Items from a dataset:
_ _ _
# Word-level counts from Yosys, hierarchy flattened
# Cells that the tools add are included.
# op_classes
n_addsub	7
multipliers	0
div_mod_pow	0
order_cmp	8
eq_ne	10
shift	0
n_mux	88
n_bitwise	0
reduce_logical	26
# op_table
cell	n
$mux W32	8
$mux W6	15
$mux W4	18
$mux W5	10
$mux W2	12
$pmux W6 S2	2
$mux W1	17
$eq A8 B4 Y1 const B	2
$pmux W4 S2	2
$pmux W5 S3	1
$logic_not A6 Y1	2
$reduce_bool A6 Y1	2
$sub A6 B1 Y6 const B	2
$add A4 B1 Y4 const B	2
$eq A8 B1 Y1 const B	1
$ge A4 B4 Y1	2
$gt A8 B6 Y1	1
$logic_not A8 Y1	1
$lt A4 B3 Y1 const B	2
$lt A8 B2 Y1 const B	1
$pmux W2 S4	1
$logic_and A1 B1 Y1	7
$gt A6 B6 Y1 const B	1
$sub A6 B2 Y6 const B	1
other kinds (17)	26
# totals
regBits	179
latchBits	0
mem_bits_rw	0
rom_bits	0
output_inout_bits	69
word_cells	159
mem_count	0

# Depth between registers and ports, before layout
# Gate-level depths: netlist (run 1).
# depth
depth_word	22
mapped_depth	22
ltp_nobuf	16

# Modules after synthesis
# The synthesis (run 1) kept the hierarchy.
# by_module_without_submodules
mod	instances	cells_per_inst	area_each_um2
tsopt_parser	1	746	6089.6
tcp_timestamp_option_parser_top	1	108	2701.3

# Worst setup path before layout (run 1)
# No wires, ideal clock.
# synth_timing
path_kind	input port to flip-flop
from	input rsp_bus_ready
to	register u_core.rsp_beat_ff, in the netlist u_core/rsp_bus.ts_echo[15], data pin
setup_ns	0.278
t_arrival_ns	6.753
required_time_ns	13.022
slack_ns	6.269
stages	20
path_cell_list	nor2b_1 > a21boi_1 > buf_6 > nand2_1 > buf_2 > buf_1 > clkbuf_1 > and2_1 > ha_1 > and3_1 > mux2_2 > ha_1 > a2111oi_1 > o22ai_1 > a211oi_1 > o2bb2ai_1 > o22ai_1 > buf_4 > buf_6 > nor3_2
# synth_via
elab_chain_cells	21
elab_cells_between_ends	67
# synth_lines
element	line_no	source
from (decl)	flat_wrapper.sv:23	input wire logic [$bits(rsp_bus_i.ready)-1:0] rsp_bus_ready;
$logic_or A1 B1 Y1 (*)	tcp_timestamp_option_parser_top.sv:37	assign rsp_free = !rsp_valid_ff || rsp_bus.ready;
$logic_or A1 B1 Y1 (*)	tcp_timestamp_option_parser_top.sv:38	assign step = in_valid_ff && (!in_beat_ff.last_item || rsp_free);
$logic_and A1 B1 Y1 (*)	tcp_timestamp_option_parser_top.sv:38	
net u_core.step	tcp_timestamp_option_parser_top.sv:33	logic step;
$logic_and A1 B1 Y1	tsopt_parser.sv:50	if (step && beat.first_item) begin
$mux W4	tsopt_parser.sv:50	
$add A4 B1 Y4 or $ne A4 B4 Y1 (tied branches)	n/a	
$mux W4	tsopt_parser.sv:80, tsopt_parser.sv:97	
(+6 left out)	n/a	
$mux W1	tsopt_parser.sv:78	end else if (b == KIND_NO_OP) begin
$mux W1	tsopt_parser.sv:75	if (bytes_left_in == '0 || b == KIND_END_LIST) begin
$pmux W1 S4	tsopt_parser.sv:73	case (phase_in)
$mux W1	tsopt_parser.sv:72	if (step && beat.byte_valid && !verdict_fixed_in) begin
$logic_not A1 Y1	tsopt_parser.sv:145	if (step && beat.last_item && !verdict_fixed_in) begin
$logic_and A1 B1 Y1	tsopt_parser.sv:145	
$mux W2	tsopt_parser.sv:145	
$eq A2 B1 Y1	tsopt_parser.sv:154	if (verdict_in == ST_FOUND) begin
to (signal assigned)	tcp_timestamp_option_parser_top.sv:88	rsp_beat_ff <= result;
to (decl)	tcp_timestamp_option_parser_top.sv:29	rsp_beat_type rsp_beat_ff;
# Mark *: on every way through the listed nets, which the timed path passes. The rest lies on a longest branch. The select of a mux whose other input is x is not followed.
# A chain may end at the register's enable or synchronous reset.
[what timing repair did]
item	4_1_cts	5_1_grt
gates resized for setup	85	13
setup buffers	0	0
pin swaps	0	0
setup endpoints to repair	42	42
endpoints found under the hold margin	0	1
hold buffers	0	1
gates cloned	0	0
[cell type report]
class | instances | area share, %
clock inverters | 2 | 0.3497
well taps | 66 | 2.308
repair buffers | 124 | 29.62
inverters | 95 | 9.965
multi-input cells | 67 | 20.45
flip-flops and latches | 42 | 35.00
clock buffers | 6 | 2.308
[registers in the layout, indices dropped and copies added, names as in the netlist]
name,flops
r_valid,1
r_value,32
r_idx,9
File: config.mk
export PLATFORM = sky130hd
export DESIGN_NAME = asbd_ctrl
export DESIGN_NICKNAME = d
export VERILOG_FILES = /design/src/sv/asbd_pkg.sv /design/src/sv/asbd_ctrl.sv
export SDC_FILE = /design/constraint.sdc
export NUM_CORES = 1
export LEC_CHECK = 0
export BUFFER_PORTS_ARGS = -buffer_cell sky130_fd_sc_hd__buf_2
export CAP_MARGIN = 20
export CORE_MARGIN = 2
export CORE_UTILIZATION = 50
export DETAILED_ROUTE_END_ITERATION = 6
export PLACE_DENSITY = 0.87
export SYNTH_ARGS = -nofsm -noshare
export SYNTH_HDL_FRONTEND = slang
export SYNTH_SLANG_ARGS = --single-unit
File: constraint.sdc
create_clock -name clock -period 3.4 [get_ports clock]
set_input_delay 0.51 -clock clock [delete_from_list [all_inputs] [get_ports clock]]
set_output_delay 0.51 -clock clock [all_outputs]
set_load 0.005 [all_outputs]
$ cat src/rtl/core/rrsa_pkg.sv
// shared types and constants of the round-robin slot allocator
package rrsa_pkg;

    // field widths of the request and the result
    localparam int OP_W       = 3;
    localparam int SLOT_W_IN  = 8;
    localparam int CLIENT_W   = 8;
    localparam int STATUS_W   = 3;
    localparam int GRANT_W    = 3;
    localparam int CFG_W      = 4;
    localparam int IN_DATA_W  = 24;
    localparam int OUT_DATA_W = 8;

    // request field offsets inside tdata
    localparam int OP_LSB     = 0;
    localparam int SLOT_LSB   = OP_LSB + OP_W;
    localparam int CLIENT_LSB = SLOT_LSB + SLOT_W_IN;

    // slot count after reset
    localparam logic [CFG_W-1:0] SLOTS_IN_USE_RESET = 4'd8;

    // request opcodes
    typedef enum logic [OP_W-1:0] {
        OP_OPEN        = 3'd0,
        OP_CLOSE       = 3'd1,
        OP_CHECK_START = 3'd2,
        OP_MARK_BUSY   = 3'd3,
        OP_CHECK_STOP  = 3'd4,
        OP_MARK_IDLE   = 3'd5
    } op_code_t;

    // result status codes
    typedef enum logic [STATUS_W-1:0] {
        ST_OK           = 3'd0,
        ST_FULL         = 3'd1,
        ST_INVALID      = 3'd2,
        ST_NOT_OWNER    = 3'd3,
        ST_ALREADY_BUSY = 3'd4,
        ST_NOT_BUSY     = 3'd5,
        ST_BUSY_CLOSE   = 3'd6
    } status_t;

    // request class as seen by the back end
    typedef enum logic [2:0] {
        CLS_OPEN,
        CLS_CLOSE,
        CLS_CHECK_START,
        CLS_CHECK_STOP,
        CLS_MARK_BUSY,
        CLS_MARK_IDLE,
        CLS_INVALID
    } cmd_class_t;

    // classified request held in the queue
    typedef struct packed {
        cmd_class_t            cls;
        logic [SLOT_W_IN-1:0]  slot;
        logic [CLIENT_W-1:0]   client;
    } cmd_t;

    // queue head seen by the back end
    typedef struct packed {
        logic valid;
        cmd_t cmd;
    } queue_head_t;

    // back end sequencer states
    typedef enum logic [1:0] {
        BK_IDLE,
        BK_SCAN,
        BK_READ
    } back_state_t;

endpackage
File: src/sv/cbm_pkg.sv
// Shared codes and constants for the cartridge bank mapper.
`default_nettype none

package cbm_pkg;

  // Largest bank counts the mapper supports
  localparam int MAX_ROM_BANKS = 512;
  localparam int MAX_RAM_BANKS = 16;

  typedef logic [1:0] ctrl_t;
  typedef logic [1:0] target_t;
  typedef logic [1:0] cfg_idx_t;

  // Controller kinds
  localparam ctrl_t CTRL_ROM_ONLY = 2'd0;
  localparam ctrl_t CTRL_MBC1     = 2'd1;
  localparam ctrl_t CTRL_MBC5     = 2'd2;

  // Result target codes
  localparam target_t TGT_NONE = 2'd0;
  localparam target_t TGT_ROM  = 2'd1;
  localparam target_t TGT_RAM  = 2'd2;

  // Configuration register indexes
  localparam cfg_idx_t CFG_CONTROLLER = 2'd0;
  localparam cfg_idx_t CFG_ROM_BANKS  = 2'd1;
  localparam cfg_idx_t CFG_RAM_BANKS  = 2'd2;

  // Bank register region select (address bits 14:13)
  localparam logic [1:0] REG_RAM_EN   = 2'd0;
  localparam logic [1:0] REG_ROM_LO   = 2'd1;
  localparam logic [1:0] REG_BANK_HI  = 2'd2;
  localparam logic [1:0] REG_MODE     = 2'd3;

  localparam logic [2:0] RAM_WINDOW   = 3'b101; // A000-BFFF in address bits 15:13
  localparam logic [7:0] RAM_EN_KEY   = 8'h0A;

  localparam int CFG_DATA_W = 10;
  localparam int IN_DATA_W  = 24;
  localparam int OUT_DATA_W = 40;

endpackage : cbm_pkg

`default_nettype wire

File: src/sv/cartridge_bank_mapper.sv
// Cartridge bank mapper: bus access to external ROM/RAM offset, MBC1/MBC5 bank registers.
// Each access is held in the input register, then in the result register.
// Throughput: one access per cycle while out_tready does not stall; the bank register update
//   and offset mapping complete in the same cycle an access moves from input to result register.
// Reset (rst_n low, synchronous): controller MBC1, 2 ROM banks, no RAM, ROM bank 1,
//   RAM bank 0, ROM banking mode, RAM disabled; both pipeline stages empty.
`default_nettype none

module cartridge_bank_mapper (
  input  wire                          clk,
  input  wire                          rst_n,
  // configuration write channel
  input  wire                          cfg_valid,
  output logic                         cfg_ready,
  input  wire  cbm_pkg::cfg_idx_t      cfg_index,
  input  wire  [cbm_pkg::CFG_DATA_W-1:0] cfg_data,
  // bus access stream
  input  wire                          in_tvalid,
  output logic                         in_tready,
  input  wire  [cbm_pkg::IN_DATA_W-1:0] in_tdata,  // [15:0] address, [23:16] write_data
  input  wire                          in_tuser,   // kind: 0 read, 1 write
  // mapped result stream
  output logic                         out_tvalid,
  input  wire                          out_tready,
  output logic [cbm_pkg::OUT_DATA_W-1:0] out_tdata, // [22:0] mem_offset, [23] ram_write,
                                                    // [31:24] store_data, [32] ram_enabled,
                                                    // [33] unmapped, [39:34] zero
  output cbm_pkg::target_t             out_tuser    // target: 0 none, 1 ROM, 2 RAM
);

  import cbm_pkg::*;

  // ---------------------------------------------------------------------------
  // Configuration registers. The user issues writes only while the mapper is idle;
  // the block itself does not enforce this. The port is always ready.
  // ---------------------------------------------------------------------------
  ctrl_t      controller_r;
  logic [9:0] rom_banks_r;
  logic [4:0] ram_banks_r;

  assign cfg_ready = 1'b1;

  always_ff @(posedge clk) begin
    if (!rst_n) begin
      controller_r <= CTRL_MBC1;
      rom_banks_r  <= 10'd2;
      ram_banks_r  <= 5'd0;
    end else if (cfg_valid && cfg_ready) begin
      unique case (cfg_index)
        CFG_CONTROLLER: controller_r <= cfg_data[1:0];
        CFG_ROM_BANKS:  rom_banks_r  <= cfg_data[9:0];
        CFG_RAM_BANKS:  ram_banks_r  <= cfg_data[4:0];
        default: ;  // index past the register list: ignored
      endcase
    end
  end

  // ---------------------------------------------------------------------------
  // Pipeline control. Stage 1 holds the accepted access; it moves into the
  // result register whenever that register is empty or being drained.
  // ---------------------------------------------------------------------------
  logic        s1_valid_r;
  logic        s1_kind_r;
  logic [15:0] s1_addr_r;
  logic [7:0]  s1_data_r;
  logic        advance;

  assign advance   = !out_tvalid || out_tready;
  assign in_tready = !s1_valid_r || advance;

  always_ff @(posedge clk) begin
    if (!rst_n) begin
      s1_valid_r <= 1'b0;
    end else if (in_tready) begin
      s1_valid_r <= in_tvalid;
    end
  end

  always_ff @(posedge clk) begin
    if (in_tvalid && in_tready) begin
      s1_kind_r <= in_tuser;
      s1_addr_r <= in_tdata[15:0];
      s1_data_r <= in_tdata[23:16];
    end
  end

  // ---------------------------------------------------------------------------
  // Bank state
  // ---------------------------------------------------------------------------
  logic [8:0] rom_bank_r, rom_bank_nxt;
  logic [3:0] ram_bank_r, ram_bank_nxt;
  logic       mode_r,     mode_nxt;     // 1: RAM banking mode (MBC1)
  logic       ram_en_r,   ram_en_nxt;

  // Clamp limits from the bank counts
  logic [8:0] rom_top;
  logic [4:0] ram_count;

  always_comb begin
    if (rom_banks_r < 10'd2) begin
      rom_top = 9'd1;
    end else if (rom_banks_r > 10'(MAX_ROM_BANKS)) begin
      rom_top = 9'(MAX_ROM_BANKS - 1);
    end else begin
      rom_top = 9'(rom_banks_r - 10'd1);
    end
    if (ram_banks_r > 5'(MAX_RAM_BANKS)) begin
      ram_count = 5'(MAX_RAM_BANKS);
    end else begin
      ram_count = ram_banks_r;
    end
  end

  function automatic logic [8:0] clamp_rom(input logic [8:0] b, input logic [8:0] top);
    return (b > top) ? top : b;
  endfunction

  function automatic logic [3:0] clamp_ram(input logic [3:0] b, input logic [4:0] n);
    logic [4:0] last;
    last = n - 5'd1;
    if (n == 5'd0) begin
      return 4'd0;
    end
    return ({1'b0, b} > last) ? last[3:0] : b;
  endfunction

  // ---------------------------------------------------------------------------
  // Address decode, register writes and offset mapping for the access in stage 1
  // ---------------------------------------------------------------------------
  target_t     tgt;
  logic [22:0] off;
  logic        wr;
  logic [7:0]  sd;
  logic        unm;

  always_comb begin
    logic [4:0] lo;
    lo           = s1_data_r[4:0];
    rom_bank_nxt = rom_bank_r;
    ram_bank_nxt = ram_bank_r;
    mode_nxt     = mode_r;
    ram_en_nxt   = ram_en_r;
    tgt          = TGT_NONE;
    off          = '0;
    wr           = 1'b0;
    sd           = '0;
    unm          = 1'b0;

    priority if (s1_addr_r[15:13] == RAM_WINDOW) begin
      // cart RAM window: unmapped without RAM, silent while disabled
      if (ram_count == 5'd0) begin
        unm = 1'b1;
      end else if (ram_en_r) begin
        tgt = TGT_RAM;
        off = {6'd0, ram_bank_r, s1_addr_r[12:0]};
        if (s1_kind_r) begin
          wr = 1'b1;
          sd = s1_data_r;
        end
      end
    end else if (s1_addr_r[15]) begin
      unm = 1'b1;
    end else if (!s1_kind_r) begin
      // ROM read: bank 0 fixed below 4000, switchable bank above
      tgt = TGT_ROM;
      if (!s1_addr_r[14]) begin
        off = {7'd0, s1_addr_r};
      end else begin
        off = {rom_bank_r, s1_addr_r[13:0]};
      end
    end else if (controller_r == CTRL_MBC1) begin
      unique case (s1_addr_r[14:13])
        REG_RAM_EN: begin
          ram_en_nxt = (s1_data_r[3:0] == RAM_EN_KEY[3:0]);
        end
        REG_ROM_LO: begin
          if (lo == 5'd0) begin
            lo = 5'd1;
          end
          rom_bank_nxt = clamp_rom({rom_bank_r[8:5], lo}, rom_top);
        end
        REG_BANK_HI: begin
          if (!mode_r) begin
            rom_bank_nxt = clamp_rom({2'b00, s1_data_r[1:0], rom_bank_r[4:0]}, rom_top);
          end else begin
            ram_bank_nxt = clamp_ram({2'b00, s1_data_r[1:0]}, ram_count);
          end
        end
        REG_MODE: begin
          if (s1_data_r[0]) begin
            // RAM mode keeps only the low 5 bank bits, never bank 0
            if (rom_bank_r[4:0] == 5'd0) begin
              rom_bank_nxt = 9'd1;
            end else begin
              rom_bank_nxt = {4'd0, rom_bank_r[4:0]};
            end
            mode_nxt = 1'b1;
          end else begin
            ram_bank_nxt = 4'd0;
            mode_nxt     = 1'b0;
          end
        end
        default: ;
      endcase
    end else if (controller_r == CTRL_MBC5) begin
      unique case (s1_addr_r[14:13])
        REG_RAM_EN: begin
          ram_en_nxt = (s1_data_r == RAM_EN_KEY);
        end
        REG_ROM_LO: begin
          // 2000-2FFF low bank byte, 3000-3FFF bank bit 8
          if (!s1_addr_r[12]) begin
            rom_bank_nxt = clamp_rom({rom_bank_r[8], s1_data_r}, rom_top);
          end else begin
            rom_bank_nxt = clamp_rom({s1_data_r[0], rom_bank_r[7:0]}, rom_top);
          end
        end
        REG_BANK_HI: begin
          ram_bank_nxt = clamp_ram(s1_data_r[3:0], ram_count);
        end
        REG_MODE: begin
          unm = 1'b1;
        end
        default: ;
      endcase
    end else begin
      // ROM only (or the unused controller code): no registers
      unm = 1'b1;
    end
  end

  logic fire;
  assign fire = s1_valid_r && advance;

  always_ff @(posedge clk) begin
    if (!rst_n) begin
      rom_bank_r <= 9'd1;
      ram_bank_r <= 4'd0;
      mode_r     <= 1'b0;
      ram_en_r   <= 1'b0;
    end else if (fire) begin
      rom_bank_r <= rom_bank_nxt;
      ram_bank_r <= ram_bank_nxt;
      mode_r     <= mode_nxt;
      ram_en_r   <= ram_en_nxt;
    end
  end

  // ---------------------------------------------------------------------------
  // Result register
  // ---------------------------------------------------------------------------
  always_ff @(posedge clk) begin
    if (!rst_n) begin
      out_tvalid <= 1'b0;
    end else if (advance) begin
      out_tvalid <= s1_valid_r;
    end
  end

  always_ff @(posedge clk) begin
    if (fire) begin
      out_tuser <= tgt;
      out_tdata <= {6'd0, unm, ram_en_nxt, sd, wr, off};
    end
  end

endmodule : cartridge_bank_mapper

`default_nettype wire
File: src/hw/rtl/mavg_pkg.sv
package mavg_pkg;

    // window length register
    localparam int WIN_W = 7;
    typedef logic [WIN_W-1:0] win_t;
    localparam win_t WIN_RESET = 7'd8;

    // sample queue between front and back
    localparam int Q_DEPTH = 2;
    localparam int Q_PTR_W = 1;
    localparam int Q_CNT_W = 2;

endpackage

File: src/hw/rtl/mavg_sample_if.sv
interface mavg_sample_if #(
    parameter int SAMPLE_BITS = 16
);
    logic                          valid;
    logic                          ready;
    logic signed [SAMPLE_BITS-1:0] sample;

    modport source (output valid, output sample, input ready);
    modport sink   (input valid, input sample, output ready);
endinterface

File: src/hw/rtl/mavg_average_if.sv
interface mavg_average_if #(
    parameter int SAMPLE_BITS = 16
);
    logic                          valid;
    logic                          ready;
    logic signed [SAMPLE_BITS-1:0] average;

    modport source (output valid, output average, input ready);
    modport sink   (input valid, input average, output ready);
endinterface

File: src/hw/rtl/mavg_cfg_if.sv
interface mavg_cfg_if;
    logic               valid;
    logic               ready;
    mavg_pkg::win_t     window_length;

    modport source (output valid, output window_length, input ready);
    modport sink   (input valid, input window_length, output ready);
endinterface

File: src/hw/rtl/mavg_ram.sv
module mavg_ram #(
    parameter int WIDTH = 16,
    parameter int DEPTH = 64
) (
    input  logic                     clk,
    input  logic                     we,
    input  logic [$clog2(DEPTH)-1:0] waddr,
    input  logic [WIDTH-1:0]         wdata,
    input  logic                     re,
    input  logic [$clog2(DEPTH)-1:0] raddr,
    output logic [WIDTH-1:0]         rdata
);

    logic [WIDTH-1:0] mem [DEPTH];
    logic [WIDTH-1:0] rdata_reg;

    always_ff @(posedge clk)
    begin
        if (we)
        begin
            mem[waddr] <= wdata;
        end
        if (re)
        begin
            rdata_reg <= mem[raddr];
        end
    end

    assign rdata = rdata_reg;

endmodule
_ _ _
▶ [Assignment] Which of the lines above carry the string "pmux"? Pick them out and copy them.

▶ [Written response]
$pmux W6 S2	2
$pmux W4 S2	2
$pmux W5 S3	1
$pmux W2 S4	1
$pmux W1 S4	tsopt_parser.sv:73	case (phase_in)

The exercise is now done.